IOR partners with trade compliance expertise are essential to ensure successful business logistics.
The coronavirus pandemic has exposed how fragile supply chains can be, so much so that companies are redesigning their own supply chains and choosing new countries for sourcing in a bid to adapt to a new context of geopolitical attrition that makes logistics even harder.
This is known as “the new era of global trade”, and a major part revolves around trade compliance, i.e., the compliance with every regulation and legislation for importing and exporting goods (both physical products and services) in a country. In this sense, know-how makes a difference.
Trade compliance can be a thorny issue. Despite attempts to create common standards, most countries have their own regulations. If your company does not know those regulations, you are likely to waste time and money.
Trade compliance is expected to reach $2 billion in value by 2029 for a reason: more and more countries are now joining the global supply chain. In fact, Aerodoc already operates in more than 170 countries, a sign of the significant expansion of providers and the global trade underway.

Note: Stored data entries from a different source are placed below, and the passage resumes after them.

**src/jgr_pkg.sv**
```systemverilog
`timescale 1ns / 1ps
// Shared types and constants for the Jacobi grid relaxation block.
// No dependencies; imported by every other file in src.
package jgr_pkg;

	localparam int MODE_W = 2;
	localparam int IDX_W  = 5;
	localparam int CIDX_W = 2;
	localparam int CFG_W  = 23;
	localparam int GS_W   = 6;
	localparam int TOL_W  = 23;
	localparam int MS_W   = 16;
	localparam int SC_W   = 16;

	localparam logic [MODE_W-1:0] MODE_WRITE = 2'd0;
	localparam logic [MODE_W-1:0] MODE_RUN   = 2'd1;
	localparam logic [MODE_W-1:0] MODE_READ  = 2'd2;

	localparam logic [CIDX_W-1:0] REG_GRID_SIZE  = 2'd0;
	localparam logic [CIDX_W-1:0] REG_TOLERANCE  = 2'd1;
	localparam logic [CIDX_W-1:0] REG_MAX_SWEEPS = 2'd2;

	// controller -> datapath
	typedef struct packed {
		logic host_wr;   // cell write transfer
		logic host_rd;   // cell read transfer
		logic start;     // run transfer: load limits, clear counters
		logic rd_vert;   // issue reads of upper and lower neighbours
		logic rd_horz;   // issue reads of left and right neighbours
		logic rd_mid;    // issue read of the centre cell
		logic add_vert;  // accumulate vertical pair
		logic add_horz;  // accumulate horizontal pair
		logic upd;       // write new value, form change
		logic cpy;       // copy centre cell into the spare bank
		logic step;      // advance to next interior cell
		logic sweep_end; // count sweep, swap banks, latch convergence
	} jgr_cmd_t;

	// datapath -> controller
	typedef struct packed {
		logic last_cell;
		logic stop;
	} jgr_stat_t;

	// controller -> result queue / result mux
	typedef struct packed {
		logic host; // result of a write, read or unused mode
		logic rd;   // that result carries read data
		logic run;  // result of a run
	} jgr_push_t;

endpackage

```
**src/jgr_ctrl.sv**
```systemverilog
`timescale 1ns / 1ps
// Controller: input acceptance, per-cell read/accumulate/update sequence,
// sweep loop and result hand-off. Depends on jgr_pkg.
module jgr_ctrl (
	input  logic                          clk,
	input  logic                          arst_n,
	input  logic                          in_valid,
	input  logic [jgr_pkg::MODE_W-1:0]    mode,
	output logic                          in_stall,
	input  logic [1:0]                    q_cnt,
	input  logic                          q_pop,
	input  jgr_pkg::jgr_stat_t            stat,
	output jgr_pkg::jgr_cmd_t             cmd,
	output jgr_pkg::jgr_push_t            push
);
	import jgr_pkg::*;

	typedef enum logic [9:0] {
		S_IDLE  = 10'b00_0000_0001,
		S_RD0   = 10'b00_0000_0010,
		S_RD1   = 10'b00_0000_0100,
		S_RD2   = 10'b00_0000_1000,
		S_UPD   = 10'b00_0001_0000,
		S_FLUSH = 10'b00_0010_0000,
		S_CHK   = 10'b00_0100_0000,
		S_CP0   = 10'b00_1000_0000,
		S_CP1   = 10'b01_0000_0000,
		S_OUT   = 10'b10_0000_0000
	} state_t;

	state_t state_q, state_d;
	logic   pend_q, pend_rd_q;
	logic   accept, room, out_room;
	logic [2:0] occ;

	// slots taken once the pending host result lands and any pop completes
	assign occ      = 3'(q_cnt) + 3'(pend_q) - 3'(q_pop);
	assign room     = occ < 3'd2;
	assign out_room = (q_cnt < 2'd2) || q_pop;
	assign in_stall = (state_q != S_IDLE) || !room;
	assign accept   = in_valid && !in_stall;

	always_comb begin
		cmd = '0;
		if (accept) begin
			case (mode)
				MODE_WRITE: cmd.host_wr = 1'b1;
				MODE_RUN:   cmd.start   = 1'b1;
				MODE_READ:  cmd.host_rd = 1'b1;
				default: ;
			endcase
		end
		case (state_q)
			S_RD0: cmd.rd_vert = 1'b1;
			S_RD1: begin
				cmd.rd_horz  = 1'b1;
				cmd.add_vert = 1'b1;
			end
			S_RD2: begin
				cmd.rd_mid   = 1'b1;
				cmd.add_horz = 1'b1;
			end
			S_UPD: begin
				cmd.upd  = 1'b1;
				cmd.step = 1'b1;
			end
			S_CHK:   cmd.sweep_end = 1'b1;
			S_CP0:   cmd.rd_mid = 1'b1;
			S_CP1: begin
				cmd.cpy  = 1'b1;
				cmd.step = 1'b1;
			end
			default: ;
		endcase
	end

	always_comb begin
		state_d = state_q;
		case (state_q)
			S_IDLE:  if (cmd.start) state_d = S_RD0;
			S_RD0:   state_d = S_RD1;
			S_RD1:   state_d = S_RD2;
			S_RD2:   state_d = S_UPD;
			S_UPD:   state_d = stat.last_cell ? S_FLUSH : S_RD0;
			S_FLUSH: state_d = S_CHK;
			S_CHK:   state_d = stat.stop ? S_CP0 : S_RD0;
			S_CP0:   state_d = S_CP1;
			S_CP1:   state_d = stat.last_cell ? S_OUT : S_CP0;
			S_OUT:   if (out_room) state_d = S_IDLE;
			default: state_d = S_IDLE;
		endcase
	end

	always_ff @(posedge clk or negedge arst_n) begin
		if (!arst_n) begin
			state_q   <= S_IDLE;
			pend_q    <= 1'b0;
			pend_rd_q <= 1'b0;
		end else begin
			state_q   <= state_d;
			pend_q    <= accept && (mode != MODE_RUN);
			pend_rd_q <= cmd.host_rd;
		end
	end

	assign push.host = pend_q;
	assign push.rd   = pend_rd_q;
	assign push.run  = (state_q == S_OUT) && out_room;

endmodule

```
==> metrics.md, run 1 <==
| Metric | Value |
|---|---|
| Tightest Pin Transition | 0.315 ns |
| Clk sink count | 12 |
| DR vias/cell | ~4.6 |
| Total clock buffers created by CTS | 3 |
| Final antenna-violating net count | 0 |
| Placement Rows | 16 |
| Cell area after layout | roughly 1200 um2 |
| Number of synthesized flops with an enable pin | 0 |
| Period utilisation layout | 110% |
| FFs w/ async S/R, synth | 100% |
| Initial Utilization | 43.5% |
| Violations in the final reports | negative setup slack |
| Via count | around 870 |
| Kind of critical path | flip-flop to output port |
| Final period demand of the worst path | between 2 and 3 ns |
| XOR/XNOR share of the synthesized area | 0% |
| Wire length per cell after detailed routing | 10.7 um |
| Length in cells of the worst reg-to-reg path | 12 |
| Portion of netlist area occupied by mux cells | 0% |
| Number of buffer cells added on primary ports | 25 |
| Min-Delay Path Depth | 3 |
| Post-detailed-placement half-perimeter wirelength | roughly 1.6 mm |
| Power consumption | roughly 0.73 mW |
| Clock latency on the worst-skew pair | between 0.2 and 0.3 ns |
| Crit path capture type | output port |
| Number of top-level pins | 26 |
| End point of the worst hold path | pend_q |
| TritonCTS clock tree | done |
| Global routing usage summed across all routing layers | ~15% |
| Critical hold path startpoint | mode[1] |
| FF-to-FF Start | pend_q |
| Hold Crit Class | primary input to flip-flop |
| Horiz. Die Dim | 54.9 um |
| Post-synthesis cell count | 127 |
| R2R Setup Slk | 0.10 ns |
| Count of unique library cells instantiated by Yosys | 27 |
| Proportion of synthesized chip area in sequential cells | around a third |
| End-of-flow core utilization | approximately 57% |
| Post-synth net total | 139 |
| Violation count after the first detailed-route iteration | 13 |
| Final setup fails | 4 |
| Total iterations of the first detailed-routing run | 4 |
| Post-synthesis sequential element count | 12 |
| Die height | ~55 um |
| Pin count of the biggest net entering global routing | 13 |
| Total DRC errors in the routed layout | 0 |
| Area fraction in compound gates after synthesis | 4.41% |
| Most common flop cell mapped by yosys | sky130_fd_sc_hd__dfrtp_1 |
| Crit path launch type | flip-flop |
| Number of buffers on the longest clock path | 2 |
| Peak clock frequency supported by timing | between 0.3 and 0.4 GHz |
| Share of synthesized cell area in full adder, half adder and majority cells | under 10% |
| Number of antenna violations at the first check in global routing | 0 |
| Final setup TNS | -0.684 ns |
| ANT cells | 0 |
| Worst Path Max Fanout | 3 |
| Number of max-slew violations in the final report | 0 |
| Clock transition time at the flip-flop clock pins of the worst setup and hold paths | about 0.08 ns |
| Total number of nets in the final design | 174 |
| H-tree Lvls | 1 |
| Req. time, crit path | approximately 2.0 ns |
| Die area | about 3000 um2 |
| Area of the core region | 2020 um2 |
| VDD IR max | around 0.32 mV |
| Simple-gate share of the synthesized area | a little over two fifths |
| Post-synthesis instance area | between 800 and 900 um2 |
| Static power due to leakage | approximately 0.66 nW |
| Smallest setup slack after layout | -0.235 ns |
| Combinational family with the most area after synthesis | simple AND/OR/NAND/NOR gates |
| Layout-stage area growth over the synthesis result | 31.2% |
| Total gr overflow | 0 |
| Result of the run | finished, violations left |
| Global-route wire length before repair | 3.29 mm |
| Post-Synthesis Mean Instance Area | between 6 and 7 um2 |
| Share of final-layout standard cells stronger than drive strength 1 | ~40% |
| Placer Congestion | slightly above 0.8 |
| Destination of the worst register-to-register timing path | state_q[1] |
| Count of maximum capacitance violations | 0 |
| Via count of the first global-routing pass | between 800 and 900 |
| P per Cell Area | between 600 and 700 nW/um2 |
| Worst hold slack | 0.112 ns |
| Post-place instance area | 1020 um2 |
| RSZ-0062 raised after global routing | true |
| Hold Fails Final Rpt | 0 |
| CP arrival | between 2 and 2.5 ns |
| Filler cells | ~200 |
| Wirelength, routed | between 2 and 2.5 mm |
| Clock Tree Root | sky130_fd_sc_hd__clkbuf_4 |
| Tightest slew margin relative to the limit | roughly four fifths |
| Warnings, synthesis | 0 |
## config.mk

```make
export PLATFORM = sky130hd
export DESIGN_NAME = sorted_priority_queue_unit
export DESIGN_NICKNAME = d
export VERILOG_FILES = /design/src/hw/rtl/spq_pkg.sv /design/src/hw/rtl/spq_ctrl.sv /design/src/hw/rtl/spq_datapath.sv /design/src/hw/rtl/sorted_priority_queue_unit.sv
export SDC_FILE = /design/constraint.sdc
export NUM_CORES = 1
export LEC_CHECK = 0
export BUFFER_PORTS_ARGS = -buffer_cell sky130_fd_sc_hd__buf_2
export CAP_MARGIN = 15
export CELL_PAD_IN_SITES_DETAIL_PLACEMENT = 2
export CELL_PAD_IN_SITES_GLOBAL_PLACEMENT = 2
export CORE_MARGIN = 3
export CORE_UTILIZATION = 41
export CTS_CLUSTER_DIAMETER = 50
export DETAILED_ROUTE_END_ITERATION = 10
export PLACE_DENSITY_LB_ADDON = 0.08
export SYNTH_ARGS = -nofsm -noshare
export SYNTH_HDL_FRONTEND = slang
export SYNTH_SLANG_ARGS = --single-unit
```

## constraint.sdc

```tcl
create_clock -name clock -period 4.1 [get_ports clock]
set_clock_uncertainty 0.15 [all_clocks]
set_input_delay 1.025 -clock clock [delete_from_list [all_inputs] [get_ports clock]]
set_output_delay 1.025 -clock clock [all_outputs]
set_load 0.03 [all_outputs]
```
==> src/hdl/ssms_pkg.sv <==
package ssms_pkg;

  // field widths
  localparam int NumberW  = 32;
  localparam int PointW   = 4;
  localparam int DigitW   = 4;
  localparam int SegW     = 8;
  localparam int PosW     = 3;
  localparam int NumCfgW  = 4;
  localparam int EnableW  = 8;

  // digit store, bounded by the enable lines
  localparam int MaxDigits  = 8;
  localparam int NumSlots   = 8;
  localparam int DigitSlots = (MaxDigits < NumSlots) ? MaxDigits : NumSlots;
  localparam int BcdW       = NumSlots * DigitW;

  // shift-and-add-3 conversion split over stages
  localparam int StepsPerStage = 4;
  localparam int ConvStages    = NumberW / StepsPerStage;

  // apb map
  localparam int AddrW = 4;
  localparam int DataW = 32;

  typedef enum logic [1:0] {
    RegNumDigits  = 2'd0,
    RegSegActHigh = 2'd1,
    RegEnActHigh  = 2'd2,
    RegScanEnable = 2'd3
  } cfg_reg_e;

  // one beat travelling through the conversion stages
  typedef struct packed {
    logic                     wr;
    logic [NumberW-1:0]       bin;
    logic [BcdW-1:0]          bcd;
    logic signed [PointW-1:0] pt;
  } conv_t;

  // one result beat
  typedef struct packed {
    logic [SegW-1:0]    seg;
    logic [EnableW-1:0] en;
    logic [PosW-1:0]    pos;
  } res_t;

  // segment patterns a-g on bits 0-6
  function automatic logic [SegW-1:0] seg_pattern(logic [DigitW-1:0] d);
    logic [SegW-1:0] p;
    case (d)
      4'd0:    p = 8'h3F;
      4'd1:    p = 8'h06;
      4'd2:    p = 8'h5B;
      4'd3:    p = 8'h4F;
      4'd4:    p = 8'h66;
      4'd5:    p = 8'h6D;
      4'd6:    p = 8'h7D;
      4'd7:    p = 8'h07;
      4'd8:    p = 8'h7F;
      4'd9:    p = 8'h6F;
      default: p = '0;
    endcase
    return p;
  endfunction

  // StepsPerStage shift-and-add-3 steps; digits above the store are dropped
  function automatic conv_t dabble_stage(conv_t c);
    conv_t r;
    r = c;
    for (int s = 0; s < StepsPerStage; s++) begin
      for (int d = 0; d < NumSlots; d++) begin
        if (r.bcd[d*DigitW +: DigitW] >= 4'd5) begin
          r.bcd[d*DigitW +: DigitW] = r.bcd[d*DigitW +: DigitW] + 4'd3;
        end
      end
      {r.bcd, r.bin} = {r.bcd[BcdW-2:0], r.bin, 1'b0};
    end
    return r;
  endfunction

endpackage

==> src/hdl/ssms_in_if.sv <==
interface ssms_in_if;
  logic                               valid;
  logic                               ready;
  logic                               req_type;
  logic [ssms_pkg::NumberW-1:0]       number;
  logic signed [ssms_pkg::PointW-1:0] point_index;

  modport source (output valid, req_type, number, point_index, input ready);
  modport sink (input valid, req_type, number, point_index, output ready);
endinterface

==> src/hdl/ssms_out_if.sv <==
interface ssms_out_if;
  logic                          valid;
  logic                          ready;
  logic [ssms_pkg::SegW-1:0]     segment_levels;
  logic [ssms_pkg::EnableW-1:0]  digit_enable_levels;
  logic [ssms_pkg::PosW-1:0]     active_position;

  modport source (output valid, segment_levels, digit_enable_levels, active_position,
                  input ready);
  modport sink (input valid, segment_levels, digit_enable_levels, active_position,
                output ready);
endinterface

==> src/hdl/seven_segment_mux_scanner.sv <==
// channel   | dir | content
// ----------+-----+--------------------------------------------------------
// item_i    | in  | req_type, number, point_index (tick or write beat)
// res_o     | out | segment_levels, digit_enable_levels, active_position
// apb       | in  | num_digits, segment_active_high, enable_active_high,
//           |     | scan_enable at byte addresses 0, 4, 8, 12
//
// one beat accepted per cycle while the result side takes results; a beat passes
// one input stage, 8 decimal conversion stages of 4 shift steps each,
// and the result register where digit store and scan state are updated in order.
// an empty stage takes a beat even while later ones are stalled, so bubbles
// close up; a stalled result holds the stages behind it one after another.
// asynchronous active-low reset empties the pipeline, sets the registers to their
// defaults and clears the digit store at once; no clearing pass is needed.
module seven_segment_mux_scanner (
  input  logic                         clk_i,
  input  logic                         rst_ni,
  ssms_in_if.sink                      item_i,
  ssms_out_if.source                   res_o,
  input  logic                         psel,
  input  logic                         penable,
  input  logic                         pwrite,
  input  logic [ssms_pkg::AddrW-1:0]   paddr,
  input  logic [ssms_pkg::DataW-1:0]   pwdata,
  output logic [ssms_pkg::DataW-1:0]   prdata,
  output logic                         pready
);

  localparam int Last = ssms_pkg::ConvStages;

  // configuration
  logic [ssms_pkg::NumCfgW-1:0] num_digits_q;
  logic                         seg_act_high_q;
  logic                         en_act_high_q;
  logic                         scan_en_q;

  // display state
  logic [ssms_pkg::PosW-1:0]          pos_q, pos_d;
  logic [ssms_pkg::DigitW-1:0]        digit_q [ssms_pkg::NumSlots];
  logic [ssms_pkg::DigitW-1:0]        digit_d [ssms_pkg::NumSlots];
  logic signed [ssms_pkg::PointW-1:0] point_q, point_d;
  logic [ssms_pkg::SegW-1:0]          held_q, held_d;
  logic                               lit_q, lit_d;

  // pipeline
  ssms_pkg::conv_t stg_q [Last+1];
  logic [Last:0]   stg_v_q;
  logic [Last+1:0] adv_w;
  logic            out_valid_q;
  ssms_pkg::res_t  res_q, res_d;

  logic                         cfg_wr_w;
  ssms_pkg::cfg_reg_e           cfg_idx_w;
  logic                         commit_w;
  logic [ssms_pkg::NumCfgW-1:0] n_w;
  logic [ssms_pkg::NumCfgW-1:0] nxt_w;
  logic [ssms_pkg::SegW-1:0]    pat_w;
  logic [ssms_pkg::EnableW-1:0] onehot_w;

  // apb access
  assign pready    = 1'b1;
  assign cfg_idx_w = ssms_pkg::cfg_reg_e'(paddr[ssms_pkg::AddrW-1:2]);
  assign cfg_wr_w  = psel && penable && pwrite && pready;

  always_comb begin
    prdata = '0;
    case (cfg_idx_w)
      ssms_pkg::RegNumDigits:  prdata = ssms_pkg::DataW'(num_digits_q);
      ssms_pkg::RegSegActHigh: prdata = ssms_pkg::DataW'(seg_act_high_q);
      ssms_pkg::RegEnActHigh:  prdata = ssms_pkg::DataW'(en_act_high_q);
      ssms_pkg::RegScanEnable: prdata = ssms_pkg::DataW'(scan_en_q);
      default:                 prdata = '0;
    endcase
  end

  always_ff @(posedge clk_i or negedge rst_ni) begin
    if (!rst_ni) begin
      num_digits_q   <= 4'd4;
      seg_act_high_q <= 1'b1;
      en_act_high_q  <= 1'b0;
      scan_en_q      <= 1'b0;
    end else if (cfg_wr_w) begin
      case (cfg_idx_w)
        ssms_pkg::RegNumDigits:  num_digits_q   <= pwdata[ssms_pkg::NumCfgW-1:0];
        ssms_pkg::RegSegActHigh: seg_act_high_q <= pwdata[0];
        ssms_pkg::RegEnActHigh:  en_act_high_q  <= pwdata[0];
        ssms_pkg::RegScanEnable: scan_en_q      <= pwdata[0];
        default: ;
      endcase
    end
  end

  // stage advance, from the result register backwards
  always_comb begin
    adv_w[Last+1] = !out_valid_q || res_o.ready;
    for (int k = Last; k >= 0; k--) begin
      adv_w[k] = !stg_v_q[k] || adv_w[k+1];
    end
  end

  assign item_i.ready = adv_w[0];
  assign commit_w     = stg_v_q[Last] && adv_w[Last+1];

  // stage valid bits
  always_ff @(posedge clk_i or negedge rst_ni) begin
    if (!rst_ni) begin
      stg_v_q <= '0;
    end else begin
      if (adv_w[0]) begin
        stg_v_q[0] <= item_i.valid;
      end
      for (int k = 1; k <= Last; k++) begin
        if (adv_w[k]) begin
          stg_v_q[k] <= stg_v_q[k-1];
        end
      end
    end
  end

  // stage payload: input capture then conversion steps
  always_ff @(posedge clk_i) begin
    if (adv_w[0]) begin
      stg_q[0].wr  <= item_i.req_type;
      stg_q[0].bin <= item_i.number;
      stg_q[0].bcd <= '0;
      stg_q[0].pt  <= item_i.point_index;
    end
    for (int k = 1; k <= Last; k++) begin
      if (adv_w[k]) begin
        stg_q[k] <= ssms_pkg::dabble_stage(stg_q[k-1]);
      end
    end
  end

  // effective digit count
  always_comb begin
    n_w = num_digits_q;
    if (num_digits_q == '0) begin
      n_w = 4'd1;
    end else if (num_digits_q > ssms_pkg::NumCfgW'(ssms_pkg::DigitSlots)) begin
      n_w = ssms_pkg::NumCfgW'(ssms_pkg::DigitSlots);
    end
  end

  // state update and result at commit; lit flag cleared when scanning is turned off
  always_comb begin
    pos_d   = pos_q;
    digit_d = digit_q;
    point_d = point_q;
    held_d  = held_q;
    lit_d   = lit_q;
    nxt_w   = {1'b0, pos_q} + 4'd1;
    pat_w   = '0;

    if (commit_w) begin
      if (stg_q[Last].wr) begin
        for (int i = 0; i < ssms_pkg::NumSlots; i++) begin
          if (ssms_pkg::NumCfgW'(i) < n_w) begin
            digit_d[i] = stg_q[Last].bcd[i*ssms_pkg::DigitW +: ssms_pkg::DigitW];
          end
        end
        point_d = stg_q[Last].pt;
      end else if (scan_en_q) begin
        pos_d = (nxt_w >= n_w) ? '0 : nxt_w[ssms_pkg::PosW-1:0];
        pat_w = ssms_pkg::seg_pattern(digit_q[pos_d]);
        if (!point_q[ssms_pkg::PointW-1] && (point_q[ssms_pkg::PosW-1:0] == pos_d)) begin
          pat_w[ssms_pkg::SegW-1] = 1'b1;
        end
        held_d = seg_act_high_q ? pat_w : ~pat_w;
        lit_d  = 1'b1;
      end else begin
        lit_d = 1'b0;
      end
    end

    // turning scanning off clears the lit flag, so later results show the digits dark
    if (cfg_wr_w && (cfg_idx_w == ssms_pkg::RegScanEnable) && !pwdata[0]) begin
      lit_d = 1'b0;
    end

    onehot_w = lit_d ? (ssms_pkg::EnableW'(1) << pos_d) : '0;
    res_d.seg = held_d;
    res_d.en  = en_act_high_q ? onehot_w : ~onehot_w;
    res_d.pos = pos_d;
  end

  always_ff @(posedge clk_i or negedge rst_ni) begin
    if (!rst_ni) begin
      pos_q   <= '0;
      point_q <= 4'sb1111;
      held_q  <= '0;
      lit_q   <= 1'b0;
      for (int i = 0; i < ssms_pkg::NumSlots; i++) begin
        digit_q[i] <= '0;
      end
    end else begin
      pos_q   <= pos_d;
      point_q <= point_d;
      held_q  <= held_d;
      lit_q   <= lit_d;
      digit_q <= digit_d;
    end
  end

  // result register
  always_ff @(posedge clk_i or negedge rst_ni) begin
    if (!rst_ni) begin
      out_valid_q <= 1'b0;
    end else if (adv_w[Last+1]) begin
      out_valid_q <= stg_v_q[Last];
    end
  end

  always_ff @(posedge clk_i) begin
    if (commit_w) begin
      res_q <= res_d;
    end
  end

  assign res_o.valid               = out_valid_q;
  assign res_o.segment_levels      = res_q.seg;
  assign res_o.digit_enable_levels = res_q.en;
  assign res_o.active_position     = res_q.pos;

  // a stalled beat in the last stage is not lost
  assert property (@(posedge clk_i) disable iff (!rst_ni)
    stg_v_q[Last] && !adv_w[Last+1] |=> stg_v_q[Last])
    else $error("last stage beat dropped while stalled");

  // an enabled tick lights its digit
  assert property (@(posedge clk_i) disable iff (!rst_ni)
    commit_w && !stg_q[Last].wr && scan_en_q |=> lit_q)
    else $error("enabled tick left no digit lit");

  // a write never moves the scan position
  assert property (@(posedge clk_i) disable iff (!rst_ni)
    commit_w && stg_q[Last].wr |=> $stable(pos_q))
    else $error("write beat moved the scan position");

  // an enabled tick drives exactly one active enable line
  assert property (@(posedge clk_i) disable iff (!rst_ni)
    commit_w && !stg_q[Last].wr && scan_en_q |=>
      ((en_act_high_q && ($countones(res_q.en) == 1)) ||
       (!en_act_high_q && ($countones(~res_q.en) == 1))))
    else $error("enabled tick result without a single active enable");

endmodule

On the other hand, this phenomenon also shows an increasingly urgent need for businesses to strike alliances and partnerships with IOR providers to ensure a successful shipment of goods and their entry into hard-to-reach countries.
The Key to A Global Reach
Companies hire IOR (Importer of Record) services to handle the import of their goods into countries where they do not have a legal entity. This includes not only securely shipping the goods to their destination, but also compliance with every regulation and legislation in both the country of origin and the country of destination (as well as any other country on the route to destination, if any).
Estefanía Sisatzky, EVP of OPS & Customer Service at Aerodoc, explains that, as a US-based company, Aerodoc handles many aspects of exporting in the North American country.
“We have improved the way we manage our customer’s requirements, updates, and the applicable law, in order to ensure operations are aligned with both the strict standards imposed by the country of origin (in most cases, the USA) and the strict levels of compliance required by our customers.”
Aerodoc’s specialty is the tech industry, from integrators and resellers to satellite manufacturers and broadcasting companies. “These companies face various tariff items, which we work on carefully, addressing requirements, licensing, customs regimes, restrictions, and protectionist policies in each country,” says Sisatzky.
“This is what our department of International Operations does: staying in touch with each geography to keep up with the changes and keep our customers up-to-date while measuring potential impacts on routes and businesses,” added Aerodoc’s executive.
Aerodoc’s Hybrid Approach
Aerodoc uses a hybrid approach to get global coverage through its own operations and, in some cases, through alliances with local customs agents with whom it nurtures long-term relationships, like in Latin America, where the company has presence in 20 nations and its own operations in five.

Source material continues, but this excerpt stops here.